Because sudden high levels will lead to ammonia toxicity as the urea cycle won’t be up regulated quickly enough.

Question 30

What can defects in the urea cycle lead to?

Answer 30

Hyperammonaemia or accumulation/excretion of urea cycle intermediates.

Question 31

What does the severity of defects in the urea cycle depend on?

Answer 31

The nature of the defect and the amounts of protein consumed.

Question 32

How are defects in the urea cycle managed?

Answer 32

By a low protein diet and replacing amino acids with keto acids.

Question 33

What are some symptoms of defects in the urea cycle?

Answer 33

Vomiting, lethargy, irritability, mental retardation, seizures and coma.

Question 34

Why is ammonia toxicity a problem?

Answer 34

Ammonia is readily diffusible across the blood brain barrier. It can lead to potentially toxic side effects, such as: interference with amino acid transport and protein synthesis, disruption of cerebral blood flow, pH becomes more alkaline, metabolism of excitatory amino acid neurotransmitters is interfered with, alternation of the blood-brain barrier and interference of the TCA cycle.

Question 35

Briefly explain the two mechanisms for safe transport of ammonia from the tissues for disposal.

Answer 35

1) Glutamine. Ammonia combines with glutamate to from glutamine, Glutamine is transported to the liver or kidneys and us cleaved glutaminase to reform glutamate and ammonia, the ammonia is fed into the urea cycle in the liver or excreted directly in urine from the kidneys.
2) Alanine. alanine is formed by transamination of pyruvate million it’s transported in the blood to the liver and is converted back to pyruvate by transamination, the amino group is fed into the urea cycle for disposal as urea and pyruvate is used to synthesise glucose to be fed back into tissues.

Question 36

How are amino acid metabolism problems screened for?

Answer 36

Using the heel prick test.

Question 37

How are defects of amino acid metabolism managed?

Answer 37

By restricting the specific amino acids in diet.

Question 38

Explain the most common inborn error amino acid metabolism.

Answer 38

Phenylketonuria (PKU). It’s caused by a deficiency in phenylalanine hydroxylase. It’s an autosomal recessive genetic abnormality.
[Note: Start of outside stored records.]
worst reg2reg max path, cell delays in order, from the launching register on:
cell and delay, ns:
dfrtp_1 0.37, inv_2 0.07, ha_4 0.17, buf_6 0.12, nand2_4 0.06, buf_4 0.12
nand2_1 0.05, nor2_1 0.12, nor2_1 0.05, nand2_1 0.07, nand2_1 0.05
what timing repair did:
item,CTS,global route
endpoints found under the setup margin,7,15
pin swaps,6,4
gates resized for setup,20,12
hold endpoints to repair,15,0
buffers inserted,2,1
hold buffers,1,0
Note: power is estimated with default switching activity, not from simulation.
### src/rtl/mips_pipe_pkg.sv
// -----------------------------------------------------------------------------
// mips_pipe_pkg
// Shared types and constants for the 5-stage MIPS pipeline control logic.
//   state_t      : hazard controller states (RUN, MEM_WAIT, ERROR)
//   REG_ADDR_W   : width of a register-file address field
//   ctrl_t       : per-cycle pipeline control vector (enables and flushes)
//   CTRL_RUN     : normal advance, no bubbles
//   CTRL_FREEZE  : everything held, no bubbles
// -----------------------------------------------------------------------------
package mips_pipe_pkg;

    localparam int REG_ADDR_W = 5;

    typedef enum logic [1:0] {
        RUN      = 2'd0,
        MEM_WAIT = 2'd1,
        ERROR    = 2'd2
    } state_t;

    typedef struct packed {
        logic pc_en;
        logic if_id_en;
        logic if_id_flush;
        logic id_ex_en;
        logic id_ex_flush;
        logic ex_m_en;
        logic m_wb_en;
    } ctrl_t;

    localparam ctrl_t CTRL_RUN    = '{pc_en: 1'b1, if_id_en: 1'b1, if_id_flush: 1'b0,
                                      id_ex_en: 1'b1, id_ex_flush: 1'b0,
                                      ex_m_en: 1'b1, m_wb_en: 1'b1};
    localparam ctrl_t CTRL_FREEZE = '0;

endpackage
It causes accumulation of phenylalanine in the tissue, plasma and urine.

Question 39

How is phenylketonuria treated?

Answer 39

Having a low phenylalanine diet, avoid artificial sweeteners, avoid high protein foods.

Question 40

What are the symptoms of phenylketonuria?

Answer 40

Intellectual disability, developmental delay, microcephaly (small head), seizures and hypopigmentation.

Question 41

What is homocystinurias?

Answer 41

Problems metabolising methionine, leading to excess homocysteine excreted in urine, it’s an autosomal recessive disorder commonly caused by a defect in cystathionine B-synthase.

Question 42

How are homocystinurias treated?

Answer 42

Low methionine diet, avoid milk, meat, fish, cheese, eggs, and use cysteine, vitamin B6, betting, B12 and folate supplements.

Question 43

What are some major nitrogen containing compounds?

Answer 43

Amino acids, proteins, purine and pyrimidines.